La interna del poder en el fútbol argentino sumó este lunes un nuevo y explosivo capítulo. Patricia Bullrich, actual senadora nacional y exministra de Seguridad, presentó una denuncia formal ante el Comité de Ética de la Conmebol contra Claudio “Chiqui” Tapia, presidente de la Asociación del Fútbol Argentino, y Pablo Toviggino, tesorero de la entidad. La acusación apunta a presuntas irregularidades en la conducción del fútbol argentino y a una eventual vulneración de los principios de transparencia e integridad que rigen al organismo sudamericano.
La presentación fue confirmada por la propia Bullrich a través de redes sociales, donde sostuvo que la conducción actual de la AFA responde a una estructura enquistada en el poder y reclamó que el ente rector del fútbol continental investigue en profundidad el manejo de recursos, contratos y vínculos internos de la dirigencia encabezada por Tapia. En ese marco, la senadora sostuvo que existen prácticas que afectan la credibilidad institucional del fútbol argentino y que ameritan una revisión ética a nivel sudamericano.
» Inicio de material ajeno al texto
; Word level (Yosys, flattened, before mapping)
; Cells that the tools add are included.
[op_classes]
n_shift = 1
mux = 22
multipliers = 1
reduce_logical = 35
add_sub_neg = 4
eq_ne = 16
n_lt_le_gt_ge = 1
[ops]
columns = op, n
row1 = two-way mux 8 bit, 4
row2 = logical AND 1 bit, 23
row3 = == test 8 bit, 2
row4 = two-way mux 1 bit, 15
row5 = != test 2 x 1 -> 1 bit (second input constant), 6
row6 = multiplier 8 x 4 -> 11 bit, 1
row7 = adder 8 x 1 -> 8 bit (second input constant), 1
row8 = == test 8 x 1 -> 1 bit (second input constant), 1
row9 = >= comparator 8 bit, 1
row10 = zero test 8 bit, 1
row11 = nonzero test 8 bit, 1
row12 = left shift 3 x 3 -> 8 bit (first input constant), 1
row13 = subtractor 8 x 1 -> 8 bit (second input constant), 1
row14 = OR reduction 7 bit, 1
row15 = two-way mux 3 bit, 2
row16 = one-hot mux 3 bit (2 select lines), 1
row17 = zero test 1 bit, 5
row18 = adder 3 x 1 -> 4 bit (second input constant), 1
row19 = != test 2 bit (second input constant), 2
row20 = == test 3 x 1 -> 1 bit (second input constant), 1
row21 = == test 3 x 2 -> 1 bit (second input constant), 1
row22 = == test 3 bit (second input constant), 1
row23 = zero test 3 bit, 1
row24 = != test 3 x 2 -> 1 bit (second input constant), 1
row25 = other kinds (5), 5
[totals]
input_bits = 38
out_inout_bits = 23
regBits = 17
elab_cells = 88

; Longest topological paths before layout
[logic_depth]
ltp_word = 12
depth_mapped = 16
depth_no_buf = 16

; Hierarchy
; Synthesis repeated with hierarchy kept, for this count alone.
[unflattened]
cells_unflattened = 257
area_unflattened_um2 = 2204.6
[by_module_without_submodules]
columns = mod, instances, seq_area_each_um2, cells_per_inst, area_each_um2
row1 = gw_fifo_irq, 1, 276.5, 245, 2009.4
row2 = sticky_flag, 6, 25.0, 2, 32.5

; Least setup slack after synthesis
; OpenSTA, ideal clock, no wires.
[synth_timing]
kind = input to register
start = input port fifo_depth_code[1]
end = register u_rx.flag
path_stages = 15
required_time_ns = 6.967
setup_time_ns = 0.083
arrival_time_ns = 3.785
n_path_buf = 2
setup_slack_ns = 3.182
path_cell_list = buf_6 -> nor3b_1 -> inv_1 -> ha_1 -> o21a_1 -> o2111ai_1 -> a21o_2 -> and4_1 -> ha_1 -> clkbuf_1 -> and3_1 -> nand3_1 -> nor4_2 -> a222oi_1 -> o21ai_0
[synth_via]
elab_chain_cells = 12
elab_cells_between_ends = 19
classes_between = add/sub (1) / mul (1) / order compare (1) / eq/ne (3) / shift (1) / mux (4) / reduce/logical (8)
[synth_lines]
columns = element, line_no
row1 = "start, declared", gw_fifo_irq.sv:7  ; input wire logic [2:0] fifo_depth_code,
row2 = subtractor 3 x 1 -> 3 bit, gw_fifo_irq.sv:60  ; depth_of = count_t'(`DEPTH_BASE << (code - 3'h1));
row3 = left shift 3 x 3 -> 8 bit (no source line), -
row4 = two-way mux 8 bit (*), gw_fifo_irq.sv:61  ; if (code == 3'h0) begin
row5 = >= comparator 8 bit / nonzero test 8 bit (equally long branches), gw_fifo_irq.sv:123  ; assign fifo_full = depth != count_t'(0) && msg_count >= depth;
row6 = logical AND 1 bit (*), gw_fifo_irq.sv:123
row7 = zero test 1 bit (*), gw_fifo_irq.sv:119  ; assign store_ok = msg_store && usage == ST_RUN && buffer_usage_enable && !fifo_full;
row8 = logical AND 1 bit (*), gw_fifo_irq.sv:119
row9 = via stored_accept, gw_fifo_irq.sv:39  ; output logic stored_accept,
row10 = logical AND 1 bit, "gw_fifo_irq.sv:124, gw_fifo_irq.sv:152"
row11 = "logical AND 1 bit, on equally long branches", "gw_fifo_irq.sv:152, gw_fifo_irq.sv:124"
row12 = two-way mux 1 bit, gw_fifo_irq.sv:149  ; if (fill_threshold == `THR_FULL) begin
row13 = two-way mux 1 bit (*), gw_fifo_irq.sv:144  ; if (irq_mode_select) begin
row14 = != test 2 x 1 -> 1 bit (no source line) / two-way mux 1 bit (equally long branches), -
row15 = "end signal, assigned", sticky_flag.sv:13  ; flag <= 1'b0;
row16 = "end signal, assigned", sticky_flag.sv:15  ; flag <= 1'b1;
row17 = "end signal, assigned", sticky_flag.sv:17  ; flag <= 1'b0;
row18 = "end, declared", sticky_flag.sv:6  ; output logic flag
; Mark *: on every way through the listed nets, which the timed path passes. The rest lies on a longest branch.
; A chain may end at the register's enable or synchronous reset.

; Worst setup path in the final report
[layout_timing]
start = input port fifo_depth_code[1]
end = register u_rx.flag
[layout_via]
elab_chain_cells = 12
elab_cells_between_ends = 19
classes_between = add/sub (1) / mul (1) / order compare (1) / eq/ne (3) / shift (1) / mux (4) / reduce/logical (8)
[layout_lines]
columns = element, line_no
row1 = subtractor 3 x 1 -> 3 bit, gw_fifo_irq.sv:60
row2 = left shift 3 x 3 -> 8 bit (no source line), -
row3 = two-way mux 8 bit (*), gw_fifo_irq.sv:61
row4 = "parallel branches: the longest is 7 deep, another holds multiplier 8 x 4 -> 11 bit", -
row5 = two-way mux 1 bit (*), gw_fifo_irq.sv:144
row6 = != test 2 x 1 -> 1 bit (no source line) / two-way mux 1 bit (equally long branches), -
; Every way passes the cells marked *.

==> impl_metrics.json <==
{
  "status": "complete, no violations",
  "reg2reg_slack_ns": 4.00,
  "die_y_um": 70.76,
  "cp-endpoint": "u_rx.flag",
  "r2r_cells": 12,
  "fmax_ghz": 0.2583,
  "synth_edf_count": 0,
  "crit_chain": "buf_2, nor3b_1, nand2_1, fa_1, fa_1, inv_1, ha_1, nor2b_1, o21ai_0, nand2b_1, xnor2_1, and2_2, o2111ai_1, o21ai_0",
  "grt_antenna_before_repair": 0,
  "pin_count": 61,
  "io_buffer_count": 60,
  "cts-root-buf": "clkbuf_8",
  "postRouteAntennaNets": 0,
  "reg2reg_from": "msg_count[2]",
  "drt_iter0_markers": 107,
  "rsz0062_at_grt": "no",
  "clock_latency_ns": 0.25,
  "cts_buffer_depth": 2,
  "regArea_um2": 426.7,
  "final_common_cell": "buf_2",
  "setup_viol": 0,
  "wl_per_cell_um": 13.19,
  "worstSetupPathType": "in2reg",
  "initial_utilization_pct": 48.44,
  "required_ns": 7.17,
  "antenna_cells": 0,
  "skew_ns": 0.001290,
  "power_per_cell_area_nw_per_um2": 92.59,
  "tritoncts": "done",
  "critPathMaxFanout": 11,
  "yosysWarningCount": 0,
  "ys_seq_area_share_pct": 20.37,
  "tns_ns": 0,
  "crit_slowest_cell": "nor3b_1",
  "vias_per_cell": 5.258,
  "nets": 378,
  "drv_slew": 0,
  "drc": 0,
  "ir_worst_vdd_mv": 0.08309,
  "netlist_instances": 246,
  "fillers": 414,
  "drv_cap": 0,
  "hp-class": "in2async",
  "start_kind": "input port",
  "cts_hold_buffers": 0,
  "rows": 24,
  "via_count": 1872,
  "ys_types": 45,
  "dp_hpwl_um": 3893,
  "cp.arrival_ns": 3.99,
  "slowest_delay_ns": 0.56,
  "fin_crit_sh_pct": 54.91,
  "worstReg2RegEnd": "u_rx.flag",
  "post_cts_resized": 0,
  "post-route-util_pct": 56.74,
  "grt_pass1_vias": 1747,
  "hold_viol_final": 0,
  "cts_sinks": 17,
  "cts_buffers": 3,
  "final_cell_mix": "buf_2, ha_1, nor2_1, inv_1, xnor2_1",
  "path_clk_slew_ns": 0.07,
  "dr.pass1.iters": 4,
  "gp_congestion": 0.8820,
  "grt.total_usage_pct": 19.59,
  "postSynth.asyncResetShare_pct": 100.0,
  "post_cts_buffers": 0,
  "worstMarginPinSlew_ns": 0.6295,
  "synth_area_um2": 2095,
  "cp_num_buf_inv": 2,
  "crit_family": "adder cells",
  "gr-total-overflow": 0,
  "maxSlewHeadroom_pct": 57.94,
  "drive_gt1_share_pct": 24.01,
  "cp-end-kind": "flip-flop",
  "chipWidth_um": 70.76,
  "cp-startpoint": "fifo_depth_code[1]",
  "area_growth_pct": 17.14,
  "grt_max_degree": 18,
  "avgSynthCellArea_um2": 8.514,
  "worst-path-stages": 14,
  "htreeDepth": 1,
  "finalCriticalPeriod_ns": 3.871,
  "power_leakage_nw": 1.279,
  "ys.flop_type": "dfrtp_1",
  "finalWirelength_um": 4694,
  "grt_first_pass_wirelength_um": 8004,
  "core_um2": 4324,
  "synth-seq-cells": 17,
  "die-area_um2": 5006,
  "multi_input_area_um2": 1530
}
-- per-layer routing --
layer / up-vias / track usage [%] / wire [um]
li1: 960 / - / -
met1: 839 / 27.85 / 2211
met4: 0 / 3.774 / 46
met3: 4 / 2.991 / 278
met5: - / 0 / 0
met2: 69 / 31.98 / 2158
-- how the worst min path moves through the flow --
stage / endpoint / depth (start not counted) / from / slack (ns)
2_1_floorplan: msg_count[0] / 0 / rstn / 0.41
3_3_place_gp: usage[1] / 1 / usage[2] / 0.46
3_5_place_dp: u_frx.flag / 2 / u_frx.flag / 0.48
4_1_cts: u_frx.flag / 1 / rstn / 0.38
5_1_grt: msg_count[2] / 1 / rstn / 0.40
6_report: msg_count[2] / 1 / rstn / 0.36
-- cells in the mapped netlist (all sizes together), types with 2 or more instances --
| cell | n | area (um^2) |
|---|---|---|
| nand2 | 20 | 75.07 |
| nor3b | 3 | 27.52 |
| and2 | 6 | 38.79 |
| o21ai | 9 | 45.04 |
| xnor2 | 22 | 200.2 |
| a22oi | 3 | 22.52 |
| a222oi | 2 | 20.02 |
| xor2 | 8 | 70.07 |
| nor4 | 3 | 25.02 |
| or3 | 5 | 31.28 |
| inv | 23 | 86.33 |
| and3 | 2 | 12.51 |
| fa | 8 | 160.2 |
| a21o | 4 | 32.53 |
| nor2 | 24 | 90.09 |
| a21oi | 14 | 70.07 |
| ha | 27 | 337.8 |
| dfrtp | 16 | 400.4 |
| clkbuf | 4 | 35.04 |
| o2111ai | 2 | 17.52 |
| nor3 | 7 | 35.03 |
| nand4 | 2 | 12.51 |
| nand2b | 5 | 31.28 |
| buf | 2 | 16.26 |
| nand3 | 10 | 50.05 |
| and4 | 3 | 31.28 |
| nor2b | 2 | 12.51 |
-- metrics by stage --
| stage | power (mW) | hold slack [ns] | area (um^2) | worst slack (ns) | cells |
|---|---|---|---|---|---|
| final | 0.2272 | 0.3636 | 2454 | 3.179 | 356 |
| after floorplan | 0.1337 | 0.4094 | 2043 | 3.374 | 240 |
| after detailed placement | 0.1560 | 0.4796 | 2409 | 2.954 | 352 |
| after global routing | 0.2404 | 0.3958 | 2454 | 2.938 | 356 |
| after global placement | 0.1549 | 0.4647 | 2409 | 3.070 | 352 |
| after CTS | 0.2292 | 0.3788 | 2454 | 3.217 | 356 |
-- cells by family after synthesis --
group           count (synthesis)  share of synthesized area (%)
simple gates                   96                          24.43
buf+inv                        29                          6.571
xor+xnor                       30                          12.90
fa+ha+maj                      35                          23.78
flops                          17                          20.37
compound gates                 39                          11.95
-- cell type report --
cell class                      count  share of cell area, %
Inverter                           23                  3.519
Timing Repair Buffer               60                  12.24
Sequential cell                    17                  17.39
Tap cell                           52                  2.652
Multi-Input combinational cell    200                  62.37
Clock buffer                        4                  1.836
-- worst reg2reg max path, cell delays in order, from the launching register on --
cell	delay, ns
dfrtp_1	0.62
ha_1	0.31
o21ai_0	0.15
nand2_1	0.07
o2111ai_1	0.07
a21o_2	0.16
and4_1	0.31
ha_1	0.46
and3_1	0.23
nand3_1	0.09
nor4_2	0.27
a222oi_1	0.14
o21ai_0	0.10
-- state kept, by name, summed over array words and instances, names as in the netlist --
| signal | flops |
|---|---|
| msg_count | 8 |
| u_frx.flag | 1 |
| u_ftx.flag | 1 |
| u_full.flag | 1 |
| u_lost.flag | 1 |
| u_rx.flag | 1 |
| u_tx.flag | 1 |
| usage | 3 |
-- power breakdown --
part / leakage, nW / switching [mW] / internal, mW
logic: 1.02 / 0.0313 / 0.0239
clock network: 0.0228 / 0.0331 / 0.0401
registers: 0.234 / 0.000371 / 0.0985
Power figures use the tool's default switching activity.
La denuncia señala una posible violación del Código de Ética de la Conmebol, especialmente en aspectos vinculados al deber fiduciario, los conflictos de interés y el uso de fondos provenientes de derechos comerciales, sponsoreo y contratos asociados a la Selección Argentina. Según el planteo, la AFA no habría entregado explicaciones claras y públicas sobre el destino de ingresos millonarios, lo que abre interrogantes sobre los mecanismos de control y transparencia interna del organismo.
Bullrich también puso el foco en el contraste entre el crecimiento patrimonial de algunos dirigentes y la falta de información detallada sobre la administración económica de la AFA, un argumento que refuerza la dimensión política del conflicto y conecta el debate futbolero con una discusión más amplia sobre gobernanza, poder y rendición de cuentas.
La ofensiva no es menor. Al acudir directamente al Comité de Ética de la Conmebol, la senadora traslada el conflicto fuera del ámbito local y coloca a Tapia y Toviggino bajo la órbita de un organismo supranacional con capacidad para investigar y eventualmente sancionar a dirigentes si se comprueban faltas graves. De prosperar, el proceso podría tener consecuencias disciplinarias que impacten no solo en la conducción de la AFA, sino también en su peso político dentro del fútbol sudamericano.
Hasta ahora, desde la dirigencia de la AFA no hubo una respuesta institucional a la denuncia. En el entorno del fútbol argentino, la presentación es leída como un nuevo capítulo de tensión entre el poder político y una estructura dirigencial que, fortalecida tras los éxitos deportivos de la Selección, consolidó a Tapia como uno de los dirigentes más influyentes del continente. La definición, ahora, quedó en manos de la Conmebol.